Geralmente assumimos que no ato de doar, o lado forte é aquele que dá e o lado fraco é aquele que recebe. O doador é quem demonstra o poder de possuir algo de valor para ser doado e o receptor, a necessidade e a carência.
Todavia, também quem doa expressa sensibilidade pelo receptor, e também quem recebe manifesta algum amor próprio imprescindível para se reconhecer digno do que for receber.
Em outras palavras, tanto o doador quanto o receptor precisam das mesmas características: certo amor próprio e certa humildade, para que o movimento aconteça.
A gratidão que devolve o receptor é talvez a mostra mais clara dessa simetria recíproca. No momento de dizer “obrigado” é o receptor que está valorizando o doador e a doação e portanto, manifestando um certo poder de avaliar. A gratidão captura ao mesmo tempo a necessidade do receptor e seu poder. Sua fraqueza e sua força.
A psicologia explica que muitas vezes a posição de quem doa, assim como a de quem ajuda, não só expressa generosidade, empatia e força. Existiria nela também uma necessidade e portanto, uma dependência e uma fraqueza: a autoafirmação. Quem doa precisaria de quem recebe para poder auto-afirmar seu valor e seu poder. Do mesmo modo quem recebe teria a força de exigir, de reclamar, de se indignar e conceber que merece mais do que tem e que quem o ajuda teria, talvez, algum dever para com ele.
Assim sendo ambos , doador e receptor, têm forças e fraquezas, necessidades que os fazem dependentes e energias para exercer poder e autonomia.
Na parashá da semana, entre as oferendas que eram entregues no templo em forma de sacrifícios destaca-se o denominado zevach shelamim. Diferente de outros destinados a expiar erros, compensar maus atos ou más intenções, ou celebrar uma festa, este sacrifício tinha por objetivo agradecer e foi reconhecido por interpretadores como a oferenda dos fortes, dos bem sucedidos. Ou seja, quem vê a si próprio como exitoso, o expressava doando gratidão!
O nome dessa oferenda diferente inclui a palavra shalem, que significa completo, compensado, pago, íntegro. Aliás, é também a raiz da palavra paz.

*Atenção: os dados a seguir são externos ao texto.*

### src/rtl/phase_timer.sv
// phase_timer: loadable down-counter with a zero flag, shared by the SHOW
// and GAP phases of sequence_player.
//   clk        : system clock
//   reset      : synchronous, active-low reset (count -> 0)
//   load_i     : load load_val_i (takes priority over decrement)
//   load_val_i : value to load
//   en_i       : decrement by one while non-zero
//   zero_o     : count is zero
module phase_timer #(
  parameter int unsigned W = 8
) (
  input  logic         clk,
  input  logic         reset,
  input  logic         load_i,
  input  logic [W-1:0] load_val_i,
  input  logic         en_i,
  output logic         zero_o
);

  logic [W-1:0] count_q;

  always_ff @(posedge clk) begin
    if (!reset) begin
      count_q <= '0;
    end else if (load_i) begin
      count_q <= load_val_i;
    end else if (en_i && (count_q != '0)) begin
      count_q <= count_q - 1'b1;
    end
  end

  assign zero_o = (count_q == '0);

endmodule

Quando o calendário hebraico acrescenta um mês, como este ano, esta parashá se lê em algum dos shabatot próximos a Purim. Neste caso, o shabat posterior que acrescenta o trecho da vaca vermelha, cujo ritual purificava os impuros, mas impurificava os puros. Como mostrando a dinâmica cambiante das aparências, dos tempos e das pessoas. O que se vê purificador, pode acabar impurificado. Quem se vê forte, pode sentir fraqueza e vice versa.
Talvez a oferenda zevach hashlamim, central na parashá da semana, e seu nome, nos ajudem a reconhecer e a equilibrar nossas forças e fraquezas e as dos que estão à nossa volta, em cada situação de troca, nos permitam compreender com empatia e valorizar a complementaridade que se esconde em todas as dinâmicas interpessoais.